Cierran agricultores italianos la frontera con Austria

Con el objetivo de defender al sector de las importaciones de los productos de baja calidad, agricultores y ganaderos italianos cerraron la zona conocida como Paso Del Brennero.
Se parte de mil hectáreas que ya se encuentran disponibles, lo que les permitirá la siembra de hortalizas durante todo el año
(Milenio Digital)

Roma

Miles de agricultores y ganaderos italianos cerraron este lunes la frontera con Austria para protestar por las importaciones de alimentos de baja calidad con la etiqueta falsa de haber sido producidos en Italia.

La iniciativa fue convocada por la asociación de agricultores Coldiretti, que confirmó la respuesta positiva de sus asociados, que bloquearon la frontera en la zona conocida como Paso Del Brennero.

"Llegaron autobuses de toda Italia, incluidas las islas de Sicilia y Cerdeña. Somos mil 500, pero llegarán otros tantos para el turno de la tarde", explicó a los medios el presidente de Coldiretti en la región de Alto Adige, Danilo Merz.

Dijo que, en particular, se impedía el paso a los trailers con productos alimentarios y cisternas y que la protesta, denominada "La batalla de Navidad", tenía como objetivo defender el sector de las importaciones de baja calidad que son hechas pasar como italianas.

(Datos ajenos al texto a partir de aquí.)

From an optimization exercise on the open Yosys and OpenROAD flow, aimed at small area, a short achievable clock period and few clock cycles per item; shortcuts taken in it are not production practice. Function was not checked in any run shown here: the RTL went through the layout flow alone.

===== design.v =====
module bsm_xfade (
    input  wire        clk,
    input  wire        rst,
    input  wire        cmd_valid,
    output wire        cmd_ready,
    input  wire [11:0] cmd_len,
    input  wire        in_valid,
    output wire        in_ready,
    input  wire [15:0] in_dst,
    input  wire [15:0] in_src,
    output wire        out_valid,
    input  wire        out_ready,
    output wire [15:0] out_data
);
    localparam F   = 29;             
    localparam CT  = 14;            
    localparam K   = 3;             
    localparam NP  = F + 1;           
    localparam NC  = (NP + K - 1) / K;  
    localparam P0  = K * NC - 1;      
    localparam W   = F + 16 - CT;     
    reg        active;    
    reg [11:0] left;      
    reg        first;     
    reg        rdy_r;     
    reg [2:0]  cnt;       
    reg        ne;        
    reg [1:0]  wp, rp;    
    reg        vA, vB;    
    reg [10:0] dv;        
    reg [10:0] drem;      
    reg [F:0]  q;         
    reg [3:0]  dcnt;      
    reg [F-1:0] x;        
    reg [10:0]  r;        
    reg         rc;       
    wire cmd_fire = cmd_valid && !active;
    wire in_fire  = in_valid && rdy_r;
    wire pop      = out_ready && ne;
    assign cmd_ready = !active;
    assign in_ready  = rdy_r;
    reg [10:0] dr [0:K];
    reg [K-1:0] qb;
    reg [12:0] t;
    integer j;
    always @* begin
        dr[0] = drem;
        for (j = 0; j < K; j = j + 1) begin
            t = {1'b0, dr[j], (dcnt == NC[3:0]) && (j == P0 - F)} - {2'b0, dv};
            qb[K-1-j] = !t[12];
            dr[j+1]   = t[12] ? {dr[j][9:0], (dcnt == NC[3:0]) && (j == P0 - F)} : t[10:0];
        end
    end
    wire [11:0]  rmd = {1'b0, drem} - {1'b0, dv};           
    wire [11:0]  rn  = {1'b0, r} + (rc ? rmd : {1'b0, drem});
    wire [12:0]  rt  = {rn[11], rn} + {rmd[11], rmd};         
    wire [F+1:0] xs  = {2'b0, x} + {1'b0, q} + {{(F+1){1'b0}}, rc};
    wire [F-1:0] xn  = (xs[F+1:F] != 2'b00) ? {F{1'b1}} : xs[F-1:0];
    reg [16:0] dlA;
    reg [15:0] sA;
    wire [W-1:0] ra, rb;
    xf_mul u_mul (.dl(dlA), .x(x), .s(sA), .ra(ra), .rb(rb));
    reg [W-1:0] raB, rbB;
    wire [W-1:0] y   = raB + rbB;
    wire [15:0]  hi  = y[W-1:W-16];
    wire         zi  = (y[W-17:W-27] == 11'd0);
    wire [15:0]  res = hi + {15'd0, hi[15] & ~zi};
    reg [15:0] mem [0:3];
    assign out_valid = ne;
    assign out_data  = mem[rp];
    wire [2:0] cnt_nx = cnt - {2'b0, pop} + {2'b0, vB};
    always @(posedge clk) begin
        if (vB)
            mem[wp] <= res;
        dlA <= {in_dst[15], in_dst} - {in_src[15], in_src};
        sA  <= in_src;
        raB <= ra;
        rbB <= rb;
        if (dcnt != 4'd0) begin
            dcnt <= dcnt - 4'd1;
            drem <= dr[K];
            q    <= {q[F-K:0], qb};
        end
        if (cmd_fire) begin
            dv   <= cmd_len[10:0] - 11'd1;
            drem <= 11'd0;
            q    <= {(F+1){1'b0}};
            dcnt <= NC[3:0];
        end
        if (in_fire) begin
            if (first) begin
                x  <= {F{1'b0}};
                r  <= 11'd0;
                rc <= 1'b0;
            end else begin
                x  <= xn;
                r  <= rn[10:0];
                rc <= !rt[12];
            end
        end
        if (rst) begin
            active <= 1'b0;
            left   <= 12'd0;
            first  <= 1'b0;
            rdy_r  <= 1'b0;
            cnt    <= 3'd0;
            ne     <= 1'b0;
            wp     <= 2'd0;
            rp     <= 2'd0;
            vA     <= 1'b0;
            vB     <= 1'b0;
            dcnt   <= 4'd0;
        end else begin
            cnt <= cnt_nx;
            ne  <= (cnt_nx != 3'd0);
            if (vB) wp <= wp + 2'd1;
            if (pop) rp <= rp + 2'd1;
            vA <= in_fire;
            vB <= vA;
            if (cmd_fire) begin
                active <= (cmd_len != 12'd0);
                left   <= cmd_len;
                first  <= 1'b1;
                rdy_r  <= (cmd_len != 12'd0)
                          && ({1'b0, cnt_nx} + {3'b0, vA} < 4'd4);
            end else begin
                if (in_fire) begin
                    left   <= left - 12'd1;
                    first  <= 1'b0;
                    active <= (left != 12'd1);
                end
                rdy_r <= active && !(in_fire && left == 12'd1)
                         && ((first && !in_fire) || (dcnt == 4'd0) || (dcnt == 4'd1))
                         && ({1'b0, cnt_nx} + {3'b0, vA} + {3'b0, in_fire} < 4'd4);
            end
        end
    end
endmodule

"El falso proscuitto (jamón serrano) italiano ha provocado la pérdida del 10 por ciento de empleos" ó "615 mil cerdos menos en Italia gracias a las importaciones a la dioxina de Alemania", eran algunas de las consignas escritas en grandes pancartas por los manifestantes.

Merz explicó que los agricultores no están en contra del arribo de mercancías del extranjero, sino contra la falsificación de productos.

El presidente nacional de la Coldiretti, Roberto Moncalvo, denunció que el flujo ininterrumpido de productos alimentarios que todos los días atraviesa la frontera sirve para llenar las tiendas con mercancías falsamente italianas.

Al Paso del Brennero llegó la ministra de Agricultura, Nunzia De Girolamo, quien expresó su apoyo a los agricultores.

"Debemos tutelar a los consumidores, que deben saber de donde arriban los productos que comen", afirmó.

Según la Coldiretti, cerca de 140 mil establos y empresas agrícolas han cerrado en Italia desde el inicio de la crisis en 2008 debido a la competencia desleal de productos importados de menor calidad.